More details on Barking fire reported

More details on Barking fire reported

ACCORDING TO reports, developer Bellway had carried out ‘remedial fire safety work’ a few weeks before the fire, and also dropped its stay put policy.

Last week, it was reported that residents in the same estate as the fire, which destroyed  20 flats, had claimed that prior concerns over fire safety ‘have been ignored’. The fire at the Barking Riverside Estate saw one six storey block catch fire, with 20 homes destroyed and 10 others damaged, and two people treated for smoke inhalation; 100 firefighters and 15 appliances attended.

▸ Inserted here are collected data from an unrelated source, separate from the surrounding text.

File: src/rtl/quad_pkg.sv
// ---------------------------------------------------------------------------
// quad_pkg -- shared definitions for the quadrature decoder slice.
//   DEB_CNT_W    : width of the per-phase stability counter (DEB_CYCLES <= 255)
//   quad_state_t : decoder FSM states (INIT plus one state per {A,B} pair)
//   pair_state   : maps a filtered {A,B} pair to its FSM state
//   is_fwd/is_rev: classify a single-bit step between two pair states
// ---------------------------------------------------------------------------
package quad_pkg;

    localparam int unsigned DEB_CNT_W = 8;

    typedef enum logic [2:0] {
        INIT,
        S00,
        S01,
        S11,
        S10
    } quad_state_t;

    function automatic quad_state_t pair_state(input logic [1:0] ab);
        case (ab)
            2'b00:   return S00;
            2'b01:   return S01;
            2'b11:   return S11;
            default: return S10;
        endcase
    endfunction

    // Forward order: 00 -> 01 -> 11 -> 10 -> 00
    function automatic logic is_fwd(input quad_state_t from, input quad_state_t to);
        return ((from == S00) && (to == S01)) ||
               ((from == S01) && (to == S11)) ||
               ((from == S11) && (to == S10)) ||
               ((from == S10) && (to == S00));
    endfunction

    // Reverse order: 00 -> 10 -> 11 -> 01 -> 00
    function automatic logic is_rev(input quad_state_t from, input quad_state_t to);
        return ((from == S00) && (to == S10)) ||
               ((from == S10) && (to == S11)) ||
               ((from == S11) && (to == S01)) ||
               ((from == S01) && (to == S00));
    endfunction

endpackage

An investigation of other blocks on the development after the fire by LBC found ‘faulty fire doors, broken smoke alarms and combustible cladding’, with Bellway having been ‘in talks’ with the government on building regulations and fire protection laws, adding that fire protection measures inside the building ‘received all regulatory approvals’ and ‘ensured occupants were safely evacuated’.

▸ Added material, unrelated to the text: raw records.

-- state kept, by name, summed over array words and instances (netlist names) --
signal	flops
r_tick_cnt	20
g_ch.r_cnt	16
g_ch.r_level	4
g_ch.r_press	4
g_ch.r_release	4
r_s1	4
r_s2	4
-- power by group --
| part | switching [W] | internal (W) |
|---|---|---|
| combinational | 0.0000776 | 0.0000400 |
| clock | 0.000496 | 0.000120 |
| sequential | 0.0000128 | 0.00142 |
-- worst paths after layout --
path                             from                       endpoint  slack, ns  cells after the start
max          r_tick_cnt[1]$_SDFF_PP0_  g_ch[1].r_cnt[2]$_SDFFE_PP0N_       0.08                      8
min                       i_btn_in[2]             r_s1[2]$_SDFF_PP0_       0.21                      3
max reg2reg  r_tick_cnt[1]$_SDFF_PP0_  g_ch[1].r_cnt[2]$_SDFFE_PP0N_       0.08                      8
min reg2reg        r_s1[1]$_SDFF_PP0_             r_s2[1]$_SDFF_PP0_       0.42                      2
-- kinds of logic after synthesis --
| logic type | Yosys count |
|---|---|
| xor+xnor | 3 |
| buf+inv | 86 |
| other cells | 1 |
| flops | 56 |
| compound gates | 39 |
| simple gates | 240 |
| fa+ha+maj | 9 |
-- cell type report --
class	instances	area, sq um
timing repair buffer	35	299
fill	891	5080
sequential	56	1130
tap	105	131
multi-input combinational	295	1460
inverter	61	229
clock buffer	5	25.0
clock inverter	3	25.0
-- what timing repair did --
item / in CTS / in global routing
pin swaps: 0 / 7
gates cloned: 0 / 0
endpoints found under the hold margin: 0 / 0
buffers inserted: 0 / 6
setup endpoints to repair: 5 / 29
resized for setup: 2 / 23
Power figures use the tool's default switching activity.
==> src/rtl/jmp_pkg.sv <==
// Shared constants and the sequencer state type for the jump sequencer slice.
package jmp_pkg;

  localparam logic [3:0] OP_SUM  = 4'd0;
  localparam logic [3:0] OP_SUB  = 4'd1;
  localparam logic [3:0] OP_MULT = 4'd2;
  localparam logic [3:0] OP_DIV  = 4'd3;
  localparam logic [3:0] OP_AND  = 4'd4;
  localparam logic [3:0] OP_OR   = 4'd5;
  localparam logic [3:0] OP_XOR  = 4'd6;

  localparam logic [1:0] COND_ALWAYS = 2'b00;
  localparam logic [1:0] COND_ZERO   = 2'b01;
  localparam logic [1:0] COND_NZERO  = 2'b10;
  localparam logic [1:0] COND_NEVER  = 2'b11;

  typedef enum logic [1:0] {
    IDLE = 2'd0,
    EXEC = 2'd1,
    RESP = 2'd2
  } state_t;

endpackage

==> src/rtl/jmp_cond_eval.sv <==
// Combinational branch-condition evaluator: maps (cond, flag) to a taken bit.
module jmp_cond_eval
  import jmp_pkg::*;
#(
  parameter int WIDTH = 32
) (
  input  logic [1:0]       i_cond,
  input  logic [WIDTH-1:0] i_flag,
  output logic             o_taken
);

  always_comb begin
    o_taken = 1'b0;
    unique case (i_cond)
      COND_ALWAYS: o_taken = 1'b1;
      COND_ZERO:   o_taken = (i_flag == '0);
      COND_NZERO:  o_taken = (i_flag != '0);
      COND_NEVER:  o_taken = 1'b0;
      default:     o_taken = 1'b0;
    endcase
  end

endmodule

Claims from residents included that concerns about fire safety ‘were downplayed’ by Bellway ‘only last month’, with Peter Mason, chair of the Barking Reach residents’ association, stating that in early May he contacted Bellway to ‘ask for the fire risk to be investigated’ after BBC Watchdog’s investigation into other Bellway Homes properties.

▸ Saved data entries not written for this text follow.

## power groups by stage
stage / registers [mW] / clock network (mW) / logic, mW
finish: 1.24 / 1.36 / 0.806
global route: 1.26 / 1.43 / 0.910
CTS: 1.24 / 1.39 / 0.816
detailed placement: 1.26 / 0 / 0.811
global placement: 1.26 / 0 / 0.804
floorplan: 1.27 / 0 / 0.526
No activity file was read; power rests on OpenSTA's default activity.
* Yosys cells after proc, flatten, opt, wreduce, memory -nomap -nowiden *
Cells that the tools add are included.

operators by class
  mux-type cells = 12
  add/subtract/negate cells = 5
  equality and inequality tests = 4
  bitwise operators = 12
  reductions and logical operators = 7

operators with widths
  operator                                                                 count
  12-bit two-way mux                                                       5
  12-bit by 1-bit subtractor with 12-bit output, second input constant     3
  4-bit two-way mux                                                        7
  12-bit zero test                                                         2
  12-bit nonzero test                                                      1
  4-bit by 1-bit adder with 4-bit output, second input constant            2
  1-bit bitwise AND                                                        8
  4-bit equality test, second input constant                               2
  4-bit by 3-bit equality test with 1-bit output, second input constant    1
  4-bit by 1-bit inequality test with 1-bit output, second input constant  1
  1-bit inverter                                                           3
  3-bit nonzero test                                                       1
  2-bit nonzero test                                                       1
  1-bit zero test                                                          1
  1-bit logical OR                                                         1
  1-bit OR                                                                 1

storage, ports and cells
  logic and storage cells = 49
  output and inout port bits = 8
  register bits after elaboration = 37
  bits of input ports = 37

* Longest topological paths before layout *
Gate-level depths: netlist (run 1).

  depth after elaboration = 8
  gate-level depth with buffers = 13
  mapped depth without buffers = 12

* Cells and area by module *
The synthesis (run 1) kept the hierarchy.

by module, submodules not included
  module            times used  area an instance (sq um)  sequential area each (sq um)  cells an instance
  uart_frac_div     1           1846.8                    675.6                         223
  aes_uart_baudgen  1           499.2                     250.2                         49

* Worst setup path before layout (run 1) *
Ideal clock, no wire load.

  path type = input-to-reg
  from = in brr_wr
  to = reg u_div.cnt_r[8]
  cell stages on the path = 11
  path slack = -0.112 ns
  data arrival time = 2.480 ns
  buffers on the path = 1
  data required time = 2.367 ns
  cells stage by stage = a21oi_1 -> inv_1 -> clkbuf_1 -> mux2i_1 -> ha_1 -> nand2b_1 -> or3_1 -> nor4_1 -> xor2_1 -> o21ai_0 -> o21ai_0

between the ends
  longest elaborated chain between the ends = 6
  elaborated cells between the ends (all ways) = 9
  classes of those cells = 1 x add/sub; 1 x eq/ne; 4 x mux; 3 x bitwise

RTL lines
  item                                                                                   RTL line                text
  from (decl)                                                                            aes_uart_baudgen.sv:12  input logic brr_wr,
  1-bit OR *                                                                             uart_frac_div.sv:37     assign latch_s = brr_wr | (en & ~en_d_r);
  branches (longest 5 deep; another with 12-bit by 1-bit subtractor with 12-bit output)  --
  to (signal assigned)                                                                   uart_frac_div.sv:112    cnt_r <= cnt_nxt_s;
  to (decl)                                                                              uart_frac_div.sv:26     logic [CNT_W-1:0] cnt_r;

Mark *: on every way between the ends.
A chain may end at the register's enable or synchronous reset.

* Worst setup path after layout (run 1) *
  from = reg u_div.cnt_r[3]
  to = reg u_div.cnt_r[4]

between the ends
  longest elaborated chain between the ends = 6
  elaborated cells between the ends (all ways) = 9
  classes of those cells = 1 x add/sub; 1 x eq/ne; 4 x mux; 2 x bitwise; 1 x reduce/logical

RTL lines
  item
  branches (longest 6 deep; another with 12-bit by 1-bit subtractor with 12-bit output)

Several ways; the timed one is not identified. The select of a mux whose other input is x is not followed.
File: config.mk
export PLATFORM = sky130hd
export DESIGN_NAME = itcm_arbiter_flat
export DESIGN_NICKNAME = d
export VERILOG_FILES = /design/src/rtl/itcm_arbiter_if.sv /design/src/rtl/itcm_arbiter.sv /design/src/flat_wrapper.sv
export SDC_FILE = /design/constraint.sdc
export NUM_CORES = 1
export LEC_CHECK = 0
export CAP_MARGIN = 20
export CORE_UTILIZATION = 44
export CTS_BUF_LIST = sky130_fd_sc_hd__clkbuf_8 sky130_fd_sc_hd__clkbuf_16
export CTS_CLUSTER_DIAMETER = 120
export CTS_CLUSTER_SIZE = 20
export DETAILED_ROUTE_END_ITERATION = 8
export PLACE_DENSITY = 0.88
export SLEW_MARGIN = 10
export SYNTH_ARGS = -nofsm -noshare
export SYNTH_HDL_FRONTEND = slang
export SYNTH_SLANG_ARGS = --single-unit
File: constraint.sdc
create_clock -name clk -period 7.2 [get_ports clk]
set_clock_uncertainty 0.15 [all_clocks]
set_input_delay 0.72 -clock clk [delete_from_list [all_inputs] [get_ports clk]]
set_output_delay 0.72 -clock clk [all_outputs]
set_load 0.005 [all_outputs]
File: src/rtl/itcm_arbiter_if.sv
// ITCM arbiter bus bundle: IFU command/response, LSU command/response and
// the single-port RAM side. The arbiter uses the slave view; whoever drives
// the IFU/LSU requests and models the RAM uses the master view.
interface itcm_arbiter_if #(
  parameter int AW        = 32,
  parameter int DW        = 32,
  parameter int RAM_DEPTH = 14
);
  // IFU side
  logic                 ifu_cmd_valid;
  logic                 ifu_cmd_ready;
  logic [AW-1:0]        ifu_cmd_addr;
  logic                 ifu_rsp_valid;
  logic                 ifu_rsp_ready;
  logic [DW-1:0]        ifu_rsp_rdata;
  logic                 ifu_rsp_err;
  logic                 flush;
  // LSU side
  logic                 lsu_cmd_valid;
  logic                 lsu_cmd_ready;
  logic                 lsu_cmd_read;
  logic [AW-1:0]        lsu_cmd_addr;
  logic [DW-1:0]        lsu_cmd_wdata;
  logic [DW/8-1:0]      lsu_cmd_wmask;
  logic                 lsu_rsp_valid;
  logic                 lsu_rsp_ready;
  logic [DW-1:0]        lsu_rsp_rdata;
  logic                 lsu_rsp_err;
  // RAM side
  logic                 ram_ena;
  logic [DW/8-1:0]      ram_wea;
  logic [RAM_DEPTH-1:0] ram_addr;
  logic [DW-1:0]        ram_din;
  logic [DW-1:0]        ram_dout;

  modport slave (
    input  ifu_cmd_valid, ifu_cmd_addr, ifu_rsp_ready, flush,
    input  lsu_cmd_valid, lsu_cmd_read, lsu_cmd_addr, lsu_cmd_wdata,
    input  lsu_cmd_wmask, lsu_rsp_ready, ram_dout,
    output ifu_cmd_ready, ifu_rsp_valid, ifu_rsp_rdata, ifu_rsp_err,
    output lsu_cmd_ready, lsu_rsp_valid, lsu_rsp_rdata, lsu_rsp_err,
    output ram_ena, ram_wea, ram_addr, ram_din
  );

  modport master (
    output ifu_cmd_valid, ifu_cmd_addr, ifu_rsp_ready, flush,
    output lsu_cmd_valid, lsu_cmd_read, lsu_cmd_addr, lsu_cmd_wdata,
    output lsu_cmd_wmask, lsu_rsp_ready, ram_dout,
    input  ifu_cmd_ready, ifu_rsp_valid, ifu_rsp_rdata, ifu_rsp_err,
    input  lsu_cmd_ready, lsu_rsp_valid, lsu_rsp_rdata, lsu_rsp_err,
    input  ram_ena, ram_wea, ram_addr, ram_din
  );
endinterface

File: src/rtl/itcm_arbiter.sv
// ITCM arbiter: shares one single-port RAM between the instruction fetch
// unit and the load/store unit. One access per cycle overall; each port has
// a one-deep response slot so a stalled response does not lose RAM data.
// LSU wins by default; the IFU is forced through after STARVE_MAX denials.
module itcm_arbiter #(
  parameter int          AW          = 32,
  parameter int          DW          = 32,
  parameter int          RAM_DEPTH   = 14,
  parameter logic [AW-1:0] REGION_BASE = '0,
  parameter int          STARVE_MAX  = 4
) (
  input  logic           clk,
  input  logic           rst,
  itcm_arbiter_if.slave  bus
);

  typedef enum logic [1:0] {
    SLOT_EMPTY,
    SLOT_LIVE,
    SLOT_HELD
  } slot_e;

  localparam int RW = AW - RAM_DEPTH - 2;
  localparam int SW = (STARVE_MAX < 1) ? 1 : $clog2(STARVE_MAX + 1);
  localparam logic [SW-1:0] STARVE_LIM = SW'(STARVE_MAX);
  localparam logic [RW-1:0] REGION     = REGION_BASE[RW-1:0];

  slot_e           ifu_slot_q, ifu_slot_d;
  slot_e           lsu_slot_q, lsu_slot_d;
  logic [SW-1:0]   starve_q, starve_d;
  logic [DW-1:0]   ifu_hold_rdata_q, ifu_hold_rdata_d;
  logic            ifu_hold_err_q, ifu_hold_err_d;
  logic [DW-1:0]   lsu_hold_rdata_q, lsu_hold_rdata_d;
  logic            lsu_hold_err_q, lsu_hold_err_d;
  // "zero" marks a LIVE response whose data must not come from ram_dout
  // (error or LSU write); "err" is the error flag for that response.
  logic            ifu_live_zero_q, ifu_live_zero_d;
  logic            ifu_live_err_q, ifu_live_err_d;
  logic            lsu_live_zero_q, lsu_live_zero_d;
  logic            lsu_live_err_q, lsu_live_err_d;

  logic [DW-1:0]   ifu_live_rdata, lsu_live_rdata;
  logic            ifu_fire, lsu_fire;
  logic            grant_ifu, starve_full;
  logic            ifu_acc, lsu_acc;
  logic            ifu_err, lsu_err;

  // Response outputs: LIVE passes RAM data through, HELD replays the hold register
  always_comb begin
    ifu_live_rdata    = ifu_live_zero_q ? '0 : bus.ram_dout;
    lsu_live_rdata    = lsu_live_zero_q ? '0 : bus.ram_dout;
    bus.ifu_rsp_valid = (ifu_slot_q != SLOT_EMPTY) && !bus.flush;
    bus.lsu_rsp_valid = (lsu_slot_q != SLOT_EMPTY);
    bus.ifu_rsp_rdata = '0;
    bus.ifu_rsp_err   = 1'b0;
    bus.lsu_rsp_rdata = '0;
    bus.lsu_rsp_err   = 1'b0;
    case (ifu_slot_q)
      SLOT_LIVE: begin
        bus.ifu_rsp_rdata = ifu_live_rdata;
        bus.ifu_rsp_err   = ifu_live_err_q;
      end
      SLOT_HELD: begin
        bus.ifu_rsp_rdata = ifu_hold_rdata_q;
        bus.ifu_rsp_err   = ifu_hold_err_q;
      end
      default: ;
    endcase
    case (lsu_slot_q)
      SLOT_LIVE: begin
        bus.lsu_rsp_rdata = lsu_live_rdata;
        bus.lsu_rsp_err   = lsu_live_err_q;
      end
      SLOT_HELD: begin
        bus.lsu_rsp_rdata = lsu_hold_rdata_q;
        bus.lsu_rsp_err   = lsu_hold_err_q;
      end
      default: ;
    endcase
    ifu_fire = bus.ifu_rsp_valid && bus.ifu_rsp_ready;
    lsu_fire = bus.lsu_rsp_valid && bus.lsu_rsp_ready;
  end

  // Arbitration, command acceptance and RAM drive
  always_comb begin
    starve_full = (starve_q == STARVE_LIM);
    grant_ifu   = !bus.lsu_cmd_valid || starve_full;
    // Readies are masked by rst so every handshake output is low during reset.
    bus.ifu_cmd_ready = !rst && !bus.flush && grant_ifu &&
                        ((ifu_slot_q == SLOT_EMPTY) || ifu_fire);
    bus.lsu_cmd_ready = !rst && !grant_ifu &&
                        ((lsu_slot_q == SLOT_EMPTY) || lsu_fire);
    ifu_acc = bus.ifu_cmd_valid && bus.ifu_cmd_ready;
    lsu_acc = bus.lsu_cmd_valid && bus.lsu_cmd_ready;
    ifu_err = (bus.ifu_cmd_addr[1:0] != 2'b00) ||
              (bus.ifu_cmd_addr[AW-1:RAM_DEPTH+2] != REGION);
    lsu_err = (bus.lsu_cmd_addr[1:0] != 2'b00) ||
              (bus.lsu_cmd_addr[AW-1:RAM_DEPTH+2] != REGION);

    bus.ram_ena  = 1'b0;
    bus.ram_wea  = '0;
    bus.ram_addr = '0;
    bus.ram_din  = '0;
    if (ifu_acc && !ifu_err) begin
      bus.ram_ena  = 1'b1;
      bus.ram_addr = bus.ifu_cmd_addr[RAM_DEPTH+1:2];
      bus.ram_din  = bus.lsu_cmd_wdata;
    end else if (lsu_acc && !lsu_err) begin
      bus.ram_ena  = 1'b1;
      bus.ram_addr = bus.lsu_cmd_addr[RAM_DEPTH+1:2];
      bus.ram_din  = bus.lsu_cmd_wdata;
      if (!bus.lsu_cmd_read) bus.ram_wea = bus.lsu_cmd_wmask;
    end
  end

  // Next state: starve counter and per-port response slots
  always_comb begin
    starve_d = starve_q;
    if (!bus.ifu_cmd_valid || ifu_acc) starve_d = '0;
    else if (!starve_full)             starve_d = starve_q + 1'b1;

    ifu_slot_d       = ifu_slot_q;
    ifu_hold_rdata_d = ifu_hold_rdata_q;
    ifu_hold_err_d   = ifu_hold_err_q;
    ifu_live_zero_d  = ifu_live_zero_q;
    ifu_live_err_d   = ifu_live_err_q;
    case (ifu_slot_q)
      SLOT_LIVE: begin
        if (ifu_fire) begin
          ifu_slot_d = SLOT_EMPTY;
        end else begin
          ifu_slot_d       = SLOT_HELD;
          ifu_hold_rdata_d = ifu_live_rdata;
          ifu_hold_err_d   = ifu_live_err_q;
        end
      end
      SLOT_HELD: if (ifu_fire) ifu_slot_d = SLOT_EMPTY;
      default: ;
    endcase
    if (ifu_acc) begin
      ifu_slot_d      = SLOT_LIVE;
      ifu_live_zero_d = ifu_err;
      ifu_live_err_d  = ifu_err;
    end
    // Flush wins over the LIVE->HELD capture so the fetch is dropped outright.
    if (bus.flush) ifu_slot_d = SLOT_EMPTY;

    lsu_slot_d       = lsu_slot_q;
    lsu_hold_rdata_d = lsu_hold_rdata_q;
    lsu_hold_err_d   = lsu_hold_err_q;
    lsu_live_zero_d  = lsu_live_zero_q;
    lsu_live_err_d   = lsu_live_err_q;
    case (lsu_slot_q)
      SLOT_LIVE: begin
        if (lsu_fire) begin
          lsu_slot_d = SLOT_EMPTY;
        end else begin
          lsu_slot_d       = SLOT_HELD;
          lsu_hold_rdata_d = lsu_live_rdata;
          lsu_hold_err_d   = lsu_live_err_q;
        end
      end
      SLOT_HELD: if (lsu_fire) lsu_slot_d = SLOT_EMPTY;
      default: ;
    endcase
    if (lsu_acc) begin
      lsu_slot_d      = SLOT_LIVE;
      lsu_live_zero_d = lsu_err || !bus.lsu_cmd_read;
      lsu_live_err_d  = lsu_err;
    end
  end

  // State registers, cleared asynchronously so in-flight accesses are dropped
  always_ff @(posedge clk or posedge rst) begin
    if (rst) begin
      ifu_slot_q       <= SLOT_EMPTY;
      lsu_slot_q       <= SLOT_EMPTY;
      starve_q         <= '0;
      ifu_hold_rdata_q <= '0;
      ifu_hold_err_q   <= 1'b0;
      lsu_hold_rdata_q <= '0;
      lsu_hold_err_q   <= 1'b0;
      ifu_live_zero_q  <= 1'b0;
      ifu_live_err_q   <= 1'b0;
      lsu_live_zero_q  <= 1'b0;
      lsu_live_err_q   <= 1'b0;
    end else begin
      ifu_slot_q       <= ifu_slot_d;
      lsu_slot_q       <= lsu_slot_d;
      starve_q         <= starve_d;
      ifu_hold_rdata_q <= ifu_hold_rdata_d;
      ifu_hold_err_q   <= ifu_hold_err_d;
      lsu_hold_rdata_q <= lsu_hold_rdata_d;
      lsu_hold_err_q   <= lsu_hold_err_d;
      ifu_live_zero_q  <= ifu_live_zero_d;
      ifu_live_err_q   <= ifu_live_err_d;
      lsu_live_zero_q  <= lsu_live_zero_d;
      lsu_live_err_q   <= lsu_live_err_d;
    end
  end

endmodule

The news outlet was shown an email from Bellway’s fire safety helpline that told Mr Mason ‘not to worry’, with a section headlined “Your Home” stating that the construction method used on the development featured on BBC Watchdog ‘was different and so the Barking homes were not affected in the same way’. It concluded: ‘We understand that these news articles are highly alarming for all residents of new homes and I hope that the above statement has allayed any fears you may have over the safety and construction of your Bellway home.’

Mr Mason claimed that the fire ‘may have been caused by a barbecue being lit on one of the balconies’, while neighbouring resident Venilia Batista Amorim claimed in turn that ‘some said the fire alarm was not working, the sprinklers were not working, residents knocked on neighbours doors to tell them to leave. It does not come as a surprise, so many residents are concerned’.

Finally, Mr Mason stated that the block’s managing agents had hired a fire warden to carry out patrols due to ‘unspecified concerns about fire safety’. Inside Housing noted that Housing Secretary James Brokenshire confirmed to parliament that the Building Research Establishment and LFB had been asked to investigate the fire, while he had also asked for ‘urgent advice from the government’s independent expert panel.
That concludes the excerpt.